§ Prompt:
Restate exactly the lines from the top of the listing below to the line containing "[layout make-up]"; the remaining lines are not wanted.

§ Input material:
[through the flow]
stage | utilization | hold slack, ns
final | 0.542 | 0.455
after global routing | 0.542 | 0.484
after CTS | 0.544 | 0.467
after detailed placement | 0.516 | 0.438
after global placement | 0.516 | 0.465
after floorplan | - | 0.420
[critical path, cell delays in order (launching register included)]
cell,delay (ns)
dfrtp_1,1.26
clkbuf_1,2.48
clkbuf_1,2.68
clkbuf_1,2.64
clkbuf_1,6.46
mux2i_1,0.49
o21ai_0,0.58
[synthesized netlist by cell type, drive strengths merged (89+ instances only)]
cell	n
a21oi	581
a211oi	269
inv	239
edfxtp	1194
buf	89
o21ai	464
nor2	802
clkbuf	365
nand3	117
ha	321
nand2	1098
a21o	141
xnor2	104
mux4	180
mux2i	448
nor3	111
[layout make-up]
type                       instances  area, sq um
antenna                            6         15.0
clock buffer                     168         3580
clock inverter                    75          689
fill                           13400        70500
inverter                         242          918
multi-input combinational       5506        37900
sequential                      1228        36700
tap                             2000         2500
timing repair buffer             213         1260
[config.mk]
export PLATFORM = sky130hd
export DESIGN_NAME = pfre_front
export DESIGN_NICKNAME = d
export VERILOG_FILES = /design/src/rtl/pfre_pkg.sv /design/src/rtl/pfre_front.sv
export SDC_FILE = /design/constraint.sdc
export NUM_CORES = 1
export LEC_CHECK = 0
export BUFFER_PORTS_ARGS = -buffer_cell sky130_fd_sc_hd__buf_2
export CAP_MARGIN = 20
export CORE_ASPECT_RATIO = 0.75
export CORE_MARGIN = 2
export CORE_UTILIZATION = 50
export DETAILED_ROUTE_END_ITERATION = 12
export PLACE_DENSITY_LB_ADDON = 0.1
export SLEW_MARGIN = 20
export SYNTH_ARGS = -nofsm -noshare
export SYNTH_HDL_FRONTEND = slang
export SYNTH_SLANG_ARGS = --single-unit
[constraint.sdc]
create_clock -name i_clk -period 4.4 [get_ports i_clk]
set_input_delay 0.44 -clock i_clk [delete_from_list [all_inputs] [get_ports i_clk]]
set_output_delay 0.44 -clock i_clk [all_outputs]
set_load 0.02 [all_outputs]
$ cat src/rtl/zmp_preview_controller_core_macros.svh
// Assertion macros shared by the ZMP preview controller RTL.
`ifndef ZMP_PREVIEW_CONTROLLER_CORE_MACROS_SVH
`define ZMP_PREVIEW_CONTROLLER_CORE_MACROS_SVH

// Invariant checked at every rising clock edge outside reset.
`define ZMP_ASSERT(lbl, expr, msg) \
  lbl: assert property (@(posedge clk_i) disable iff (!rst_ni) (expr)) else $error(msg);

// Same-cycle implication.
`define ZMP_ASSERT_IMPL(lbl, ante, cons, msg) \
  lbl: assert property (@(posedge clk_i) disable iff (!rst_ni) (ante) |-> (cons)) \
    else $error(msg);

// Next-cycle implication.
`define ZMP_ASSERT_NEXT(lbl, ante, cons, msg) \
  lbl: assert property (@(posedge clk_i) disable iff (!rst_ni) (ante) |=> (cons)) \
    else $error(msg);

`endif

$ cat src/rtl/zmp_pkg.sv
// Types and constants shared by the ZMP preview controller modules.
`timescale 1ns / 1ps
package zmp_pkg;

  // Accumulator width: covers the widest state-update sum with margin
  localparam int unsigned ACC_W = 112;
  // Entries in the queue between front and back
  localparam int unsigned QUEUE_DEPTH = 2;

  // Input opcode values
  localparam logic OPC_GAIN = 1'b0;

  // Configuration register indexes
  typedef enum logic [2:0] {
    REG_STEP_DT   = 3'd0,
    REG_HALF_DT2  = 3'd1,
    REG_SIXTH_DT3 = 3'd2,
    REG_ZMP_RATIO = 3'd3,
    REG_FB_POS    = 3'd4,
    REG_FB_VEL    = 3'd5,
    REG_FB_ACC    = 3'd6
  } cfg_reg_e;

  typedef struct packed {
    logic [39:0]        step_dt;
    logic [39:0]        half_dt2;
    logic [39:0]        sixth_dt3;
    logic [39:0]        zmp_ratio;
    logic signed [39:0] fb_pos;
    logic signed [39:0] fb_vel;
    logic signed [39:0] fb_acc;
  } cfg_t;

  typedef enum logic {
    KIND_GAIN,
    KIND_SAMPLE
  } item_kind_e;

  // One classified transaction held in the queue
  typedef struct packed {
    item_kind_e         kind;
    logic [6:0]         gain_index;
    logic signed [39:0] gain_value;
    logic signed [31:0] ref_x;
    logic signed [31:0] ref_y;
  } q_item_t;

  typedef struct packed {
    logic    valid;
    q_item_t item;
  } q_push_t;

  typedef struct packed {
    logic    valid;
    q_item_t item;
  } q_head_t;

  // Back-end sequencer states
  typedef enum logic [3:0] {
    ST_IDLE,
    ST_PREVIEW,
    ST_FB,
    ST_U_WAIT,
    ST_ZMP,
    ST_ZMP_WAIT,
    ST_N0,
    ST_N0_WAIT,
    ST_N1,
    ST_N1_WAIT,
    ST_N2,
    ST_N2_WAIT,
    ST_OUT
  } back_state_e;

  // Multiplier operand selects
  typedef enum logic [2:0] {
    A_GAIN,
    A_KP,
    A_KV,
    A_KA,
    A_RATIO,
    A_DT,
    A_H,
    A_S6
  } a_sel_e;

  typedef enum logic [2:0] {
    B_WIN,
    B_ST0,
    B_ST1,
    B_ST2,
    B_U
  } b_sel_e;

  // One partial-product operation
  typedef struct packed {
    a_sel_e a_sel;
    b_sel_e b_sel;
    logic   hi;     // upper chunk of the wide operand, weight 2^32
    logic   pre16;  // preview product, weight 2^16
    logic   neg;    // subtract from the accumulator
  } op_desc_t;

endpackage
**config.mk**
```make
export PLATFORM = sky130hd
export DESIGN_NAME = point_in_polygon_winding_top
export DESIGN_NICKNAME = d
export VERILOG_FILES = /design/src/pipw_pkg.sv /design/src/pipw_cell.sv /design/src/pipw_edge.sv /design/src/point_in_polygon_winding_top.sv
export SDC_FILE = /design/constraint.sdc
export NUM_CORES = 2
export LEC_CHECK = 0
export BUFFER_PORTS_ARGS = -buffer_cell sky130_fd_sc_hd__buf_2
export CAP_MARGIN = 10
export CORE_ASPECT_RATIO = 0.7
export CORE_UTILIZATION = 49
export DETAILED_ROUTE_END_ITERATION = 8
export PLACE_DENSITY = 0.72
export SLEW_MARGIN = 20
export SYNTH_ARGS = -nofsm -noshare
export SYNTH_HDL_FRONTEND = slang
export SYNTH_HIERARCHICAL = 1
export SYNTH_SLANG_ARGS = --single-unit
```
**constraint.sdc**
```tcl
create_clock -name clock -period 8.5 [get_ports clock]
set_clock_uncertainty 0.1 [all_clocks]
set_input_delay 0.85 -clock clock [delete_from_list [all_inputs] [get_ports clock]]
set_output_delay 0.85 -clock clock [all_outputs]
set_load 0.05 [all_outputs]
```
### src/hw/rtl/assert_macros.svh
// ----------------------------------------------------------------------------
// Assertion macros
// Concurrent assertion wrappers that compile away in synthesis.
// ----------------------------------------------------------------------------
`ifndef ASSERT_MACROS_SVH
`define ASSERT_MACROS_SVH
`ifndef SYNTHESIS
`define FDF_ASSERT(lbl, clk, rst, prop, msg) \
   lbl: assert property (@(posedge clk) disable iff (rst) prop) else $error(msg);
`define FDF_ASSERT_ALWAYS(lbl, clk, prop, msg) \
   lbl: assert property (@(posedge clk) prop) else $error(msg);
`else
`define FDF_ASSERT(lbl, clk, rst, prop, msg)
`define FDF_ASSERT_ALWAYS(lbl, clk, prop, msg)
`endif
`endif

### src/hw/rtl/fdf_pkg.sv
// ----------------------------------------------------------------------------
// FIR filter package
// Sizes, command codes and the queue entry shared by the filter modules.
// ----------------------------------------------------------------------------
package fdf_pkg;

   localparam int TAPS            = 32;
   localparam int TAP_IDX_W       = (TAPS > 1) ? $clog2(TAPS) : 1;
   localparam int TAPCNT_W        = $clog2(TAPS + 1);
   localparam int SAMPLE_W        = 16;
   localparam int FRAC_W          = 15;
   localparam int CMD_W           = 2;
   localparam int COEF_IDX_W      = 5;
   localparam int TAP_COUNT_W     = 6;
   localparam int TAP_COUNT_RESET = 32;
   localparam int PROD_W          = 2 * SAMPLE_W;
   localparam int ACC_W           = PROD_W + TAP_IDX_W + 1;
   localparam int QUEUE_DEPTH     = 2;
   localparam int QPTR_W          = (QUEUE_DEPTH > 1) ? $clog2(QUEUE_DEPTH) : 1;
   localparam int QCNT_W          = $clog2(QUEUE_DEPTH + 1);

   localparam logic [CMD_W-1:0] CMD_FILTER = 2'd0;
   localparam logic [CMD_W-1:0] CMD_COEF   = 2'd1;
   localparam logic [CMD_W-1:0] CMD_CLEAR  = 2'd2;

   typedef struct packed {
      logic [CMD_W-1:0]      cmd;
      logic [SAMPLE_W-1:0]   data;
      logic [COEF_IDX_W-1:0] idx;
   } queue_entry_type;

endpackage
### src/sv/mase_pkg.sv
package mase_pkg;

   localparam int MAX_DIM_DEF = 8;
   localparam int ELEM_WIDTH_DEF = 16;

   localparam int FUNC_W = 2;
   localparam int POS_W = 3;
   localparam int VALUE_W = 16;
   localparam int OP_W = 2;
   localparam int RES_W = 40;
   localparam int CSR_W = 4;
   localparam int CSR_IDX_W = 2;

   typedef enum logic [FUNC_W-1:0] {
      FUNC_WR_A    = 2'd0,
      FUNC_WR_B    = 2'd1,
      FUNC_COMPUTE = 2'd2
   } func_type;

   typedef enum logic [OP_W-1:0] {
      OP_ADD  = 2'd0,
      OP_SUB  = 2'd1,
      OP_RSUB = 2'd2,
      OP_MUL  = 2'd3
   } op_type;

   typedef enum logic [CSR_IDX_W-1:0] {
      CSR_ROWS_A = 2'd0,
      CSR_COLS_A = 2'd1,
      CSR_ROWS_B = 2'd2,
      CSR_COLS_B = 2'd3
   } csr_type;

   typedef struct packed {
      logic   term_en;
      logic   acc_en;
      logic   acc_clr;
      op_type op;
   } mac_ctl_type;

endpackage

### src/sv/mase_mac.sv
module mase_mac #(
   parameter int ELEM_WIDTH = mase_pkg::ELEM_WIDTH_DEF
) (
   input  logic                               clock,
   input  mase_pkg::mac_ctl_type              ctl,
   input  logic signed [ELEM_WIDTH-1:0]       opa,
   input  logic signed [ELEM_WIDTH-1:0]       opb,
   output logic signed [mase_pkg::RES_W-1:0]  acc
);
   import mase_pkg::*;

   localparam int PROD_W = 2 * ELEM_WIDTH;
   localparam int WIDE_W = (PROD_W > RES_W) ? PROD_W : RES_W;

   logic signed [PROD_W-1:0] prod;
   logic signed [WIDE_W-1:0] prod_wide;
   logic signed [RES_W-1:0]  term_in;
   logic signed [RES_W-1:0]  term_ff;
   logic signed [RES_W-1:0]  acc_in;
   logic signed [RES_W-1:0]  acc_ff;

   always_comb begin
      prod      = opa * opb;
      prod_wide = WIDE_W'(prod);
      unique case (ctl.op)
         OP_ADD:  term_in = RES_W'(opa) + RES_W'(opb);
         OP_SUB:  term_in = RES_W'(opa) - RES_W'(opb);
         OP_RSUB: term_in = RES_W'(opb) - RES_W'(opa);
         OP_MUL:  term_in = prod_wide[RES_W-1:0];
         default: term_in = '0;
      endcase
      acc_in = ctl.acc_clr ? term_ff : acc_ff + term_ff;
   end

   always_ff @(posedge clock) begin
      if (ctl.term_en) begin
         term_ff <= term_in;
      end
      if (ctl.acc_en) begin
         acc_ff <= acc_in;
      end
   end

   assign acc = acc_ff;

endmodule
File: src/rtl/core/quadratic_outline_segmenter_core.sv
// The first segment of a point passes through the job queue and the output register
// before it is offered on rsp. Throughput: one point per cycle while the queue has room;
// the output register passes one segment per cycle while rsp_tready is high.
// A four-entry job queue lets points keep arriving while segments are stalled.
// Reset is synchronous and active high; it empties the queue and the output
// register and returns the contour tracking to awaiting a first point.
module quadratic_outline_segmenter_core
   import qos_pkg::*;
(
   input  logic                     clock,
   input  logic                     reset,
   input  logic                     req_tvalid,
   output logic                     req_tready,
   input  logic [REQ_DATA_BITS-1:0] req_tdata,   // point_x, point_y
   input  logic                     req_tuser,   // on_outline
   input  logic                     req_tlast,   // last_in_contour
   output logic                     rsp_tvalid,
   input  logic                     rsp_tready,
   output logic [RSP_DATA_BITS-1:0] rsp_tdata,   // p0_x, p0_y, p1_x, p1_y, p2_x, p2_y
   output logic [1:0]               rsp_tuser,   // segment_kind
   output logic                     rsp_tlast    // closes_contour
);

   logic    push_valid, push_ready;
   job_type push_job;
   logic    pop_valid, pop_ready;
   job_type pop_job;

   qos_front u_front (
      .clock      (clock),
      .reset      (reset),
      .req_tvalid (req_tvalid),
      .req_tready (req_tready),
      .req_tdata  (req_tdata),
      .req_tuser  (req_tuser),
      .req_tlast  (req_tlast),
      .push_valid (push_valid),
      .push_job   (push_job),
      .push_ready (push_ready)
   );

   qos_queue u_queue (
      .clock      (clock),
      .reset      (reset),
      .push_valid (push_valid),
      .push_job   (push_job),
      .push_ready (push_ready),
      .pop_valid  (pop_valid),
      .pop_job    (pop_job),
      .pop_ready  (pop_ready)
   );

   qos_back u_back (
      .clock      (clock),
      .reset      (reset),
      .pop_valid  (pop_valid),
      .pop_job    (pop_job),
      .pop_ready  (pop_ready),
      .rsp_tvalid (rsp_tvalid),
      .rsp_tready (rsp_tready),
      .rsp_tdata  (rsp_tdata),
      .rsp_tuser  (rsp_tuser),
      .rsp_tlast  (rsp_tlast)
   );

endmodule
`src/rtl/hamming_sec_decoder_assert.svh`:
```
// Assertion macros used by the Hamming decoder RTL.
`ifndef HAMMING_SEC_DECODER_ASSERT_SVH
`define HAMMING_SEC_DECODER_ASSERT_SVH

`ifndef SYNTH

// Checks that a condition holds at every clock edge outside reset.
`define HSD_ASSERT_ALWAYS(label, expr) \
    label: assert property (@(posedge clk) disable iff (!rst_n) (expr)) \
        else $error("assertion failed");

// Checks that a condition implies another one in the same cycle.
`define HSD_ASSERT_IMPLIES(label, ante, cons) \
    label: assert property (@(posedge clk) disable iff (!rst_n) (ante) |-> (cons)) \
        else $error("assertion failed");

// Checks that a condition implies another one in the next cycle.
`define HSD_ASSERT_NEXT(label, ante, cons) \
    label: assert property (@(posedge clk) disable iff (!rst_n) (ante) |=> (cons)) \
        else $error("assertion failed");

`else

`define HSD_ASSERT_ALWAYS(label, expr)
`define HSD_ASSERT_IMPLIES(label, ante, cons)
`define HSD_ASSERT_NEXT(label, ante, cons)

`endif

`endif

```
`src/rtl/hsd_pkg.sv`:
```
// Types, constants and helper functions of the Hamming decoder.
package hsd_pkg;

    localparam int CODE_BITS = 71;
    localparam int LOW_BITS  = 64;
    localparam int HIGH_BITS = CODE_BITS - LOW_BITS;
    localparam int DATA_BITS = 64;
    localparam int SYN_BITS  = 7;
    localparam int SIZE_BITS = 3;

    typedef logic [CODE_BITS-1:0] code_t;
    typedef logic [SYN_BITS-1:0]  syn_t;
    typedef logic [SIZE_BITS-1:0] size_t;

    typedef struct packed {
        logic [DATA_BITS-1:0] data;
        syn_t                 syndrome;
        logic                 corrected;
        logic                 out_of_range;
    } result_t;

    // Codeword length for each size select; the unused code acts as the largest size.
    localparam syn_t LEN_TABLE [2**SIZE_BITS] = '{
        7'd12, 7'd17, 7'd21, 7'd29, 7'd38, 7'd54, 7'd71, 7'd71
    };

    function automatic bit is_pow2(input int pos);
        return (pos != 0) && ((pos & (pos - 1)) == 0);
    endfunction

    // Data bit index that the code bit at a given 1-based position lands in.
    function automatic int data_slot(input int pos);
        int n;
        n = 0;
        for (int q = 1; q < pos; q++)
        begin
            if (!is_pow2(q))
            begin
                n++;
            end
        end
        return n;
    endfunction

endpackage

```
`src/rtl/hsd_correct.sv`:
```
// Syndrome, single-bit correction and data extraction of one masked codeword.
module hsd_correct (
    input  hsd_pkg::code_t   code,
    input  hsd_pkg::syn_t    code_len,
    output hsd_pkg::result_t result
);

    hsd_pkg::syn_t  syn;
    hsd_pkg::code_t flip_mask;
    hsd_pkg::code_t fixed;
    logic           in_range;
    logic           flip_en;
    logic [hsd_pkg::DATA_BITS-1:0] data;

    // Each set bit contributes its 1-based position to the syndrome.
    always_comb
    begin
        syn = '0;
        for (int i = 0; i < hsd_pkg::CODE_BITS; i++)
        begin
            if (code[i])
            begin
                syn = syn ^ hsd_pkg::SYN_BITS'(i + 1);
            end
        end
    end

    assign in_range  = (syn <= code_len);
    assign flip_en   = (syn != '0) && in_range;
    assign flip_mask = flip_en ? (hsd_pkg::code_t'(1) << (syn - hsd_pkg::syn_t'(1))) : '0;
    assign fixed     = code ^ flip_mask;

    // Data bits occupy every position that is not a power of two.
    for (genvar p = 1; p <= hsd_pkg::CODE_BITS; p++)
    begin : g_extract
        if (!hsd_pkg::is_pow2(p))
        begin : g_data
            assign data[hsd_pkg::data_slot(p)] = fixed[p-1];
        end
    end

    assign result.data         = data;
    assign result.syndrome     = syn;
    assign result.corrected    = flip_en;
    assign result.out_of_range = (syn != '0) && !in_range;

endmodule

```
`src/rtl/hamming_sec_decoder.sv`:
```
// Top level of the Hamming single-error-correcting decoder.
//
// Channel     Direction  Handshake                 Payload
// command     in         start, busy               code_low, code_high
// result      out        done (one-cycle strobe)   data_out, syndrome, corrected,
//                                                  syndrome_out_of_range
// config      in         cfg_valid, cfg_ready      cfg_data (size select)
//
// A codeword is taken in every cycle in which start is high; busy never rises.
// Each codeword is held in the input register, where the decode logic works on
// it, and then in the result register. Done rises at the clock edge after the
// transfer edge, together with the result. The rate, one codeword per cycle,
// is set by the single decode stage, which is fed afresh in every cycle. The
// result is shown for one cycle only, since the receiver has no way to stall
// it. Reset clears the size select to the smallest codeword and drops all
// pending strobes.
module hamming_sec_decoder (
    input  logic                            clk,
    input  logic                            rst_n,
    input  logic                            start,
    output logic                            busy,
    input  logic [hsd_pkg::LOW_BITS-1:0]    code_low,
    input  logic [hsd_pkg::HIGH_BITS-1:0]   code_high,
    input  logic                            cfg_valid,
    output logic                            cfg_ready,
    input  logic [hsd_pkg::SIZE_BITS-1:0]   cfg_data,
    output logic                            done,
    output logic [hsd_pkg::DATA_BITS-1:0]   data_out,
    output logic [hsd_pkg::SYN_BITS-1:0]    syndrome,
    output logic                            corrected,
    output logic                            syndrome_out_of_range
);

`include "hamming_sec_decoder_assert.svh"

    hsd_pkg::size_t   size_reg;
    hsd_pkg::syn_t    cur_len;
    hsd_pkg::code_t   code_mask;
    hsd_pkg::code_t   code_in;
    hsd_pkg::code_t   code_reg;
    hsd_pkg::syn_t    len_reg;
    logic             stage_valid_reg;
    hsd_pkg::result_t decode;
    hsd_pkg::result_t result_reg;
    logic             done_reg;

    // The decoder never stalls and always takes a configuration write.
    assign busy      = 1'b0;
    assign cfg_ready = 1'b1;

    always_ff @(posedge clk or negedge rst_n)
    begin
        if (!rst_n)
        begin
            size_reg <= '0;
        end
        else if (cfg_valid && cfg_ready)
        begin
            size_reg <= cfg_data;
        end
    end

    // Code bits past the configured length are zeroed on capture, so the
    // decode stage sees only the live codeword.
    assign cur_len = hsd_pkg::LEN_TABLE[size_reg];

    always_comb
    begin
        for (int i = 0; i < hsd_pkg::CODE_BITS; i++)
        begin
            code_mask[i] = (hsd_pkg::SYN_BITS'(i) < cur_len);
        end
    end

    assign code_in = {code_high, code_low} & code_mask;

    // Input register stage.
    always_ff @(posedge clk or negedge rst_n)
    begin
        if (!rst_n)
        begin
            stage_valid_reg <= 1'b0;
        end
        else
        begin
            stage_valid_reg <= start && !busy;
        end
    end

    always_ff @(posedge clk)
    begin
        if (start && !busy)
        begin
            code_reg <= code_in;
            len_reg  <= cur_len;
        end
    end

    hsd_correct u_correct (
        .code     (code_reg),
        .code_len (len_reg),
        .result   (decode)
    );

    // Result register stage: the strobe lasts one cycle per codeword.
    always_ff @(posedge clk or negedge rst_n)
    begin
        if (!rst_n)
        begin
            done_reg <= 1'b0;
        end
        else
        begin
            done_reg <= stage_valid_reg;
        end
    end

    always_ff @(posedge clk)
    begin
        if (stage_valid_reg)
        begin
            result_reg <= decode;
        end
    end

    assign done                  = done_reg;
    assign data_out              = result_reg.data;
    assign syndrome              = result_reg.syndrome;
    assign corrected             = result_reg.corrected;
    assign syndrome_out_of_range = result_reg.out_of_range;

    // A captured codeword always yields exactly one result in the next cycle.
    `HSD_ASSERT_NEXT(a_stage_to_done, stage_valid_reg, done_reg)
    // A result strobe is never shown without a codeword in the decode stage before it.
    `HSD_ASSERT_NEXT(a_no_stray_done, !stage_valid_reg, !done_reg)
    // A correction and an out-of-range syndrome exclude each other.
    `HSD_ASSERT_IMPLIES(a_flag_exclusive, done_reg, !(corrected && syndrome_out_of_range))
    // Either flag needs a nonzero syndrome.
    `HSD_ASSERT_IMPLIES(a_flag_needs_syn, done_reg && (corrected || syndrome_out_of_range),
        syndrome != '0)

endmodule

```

§ Solution for this task:
[through the flow]
stage | utilization | hold slack, ns
final | 0.542 | 0.455
after global routing | 0.542 | 0.484
after CTS | 0.544 | 0.467
after detailed placement | 0.516 | 0.438
after global placement | 0.516 | 0.465
after floorplan | - | 0.420
[critical path, cell delays in order (launching register included)]
cell,delay (ns)
dfrtp_1,1.26
clkbuf_1,2.48
clkbuf_1,2.68
clkbuf_1,2.64
clkbuf_1,6.46
mux2i_1,0.49
o21ai_0,0.58
[synthesized netlist by cell type, drive strengths merged (89+ instances only)]
cell	n
a21oi	581
a211oi	269
inv	239
edfxtp	1194
buf	89
o21ai	464
nor2	802
clkbuf	365
nand3	117
ha	321
nand2	1098
a21o	141
xnor2	104
mux4	180
mux2i	448
nor3	111
[layout make-up]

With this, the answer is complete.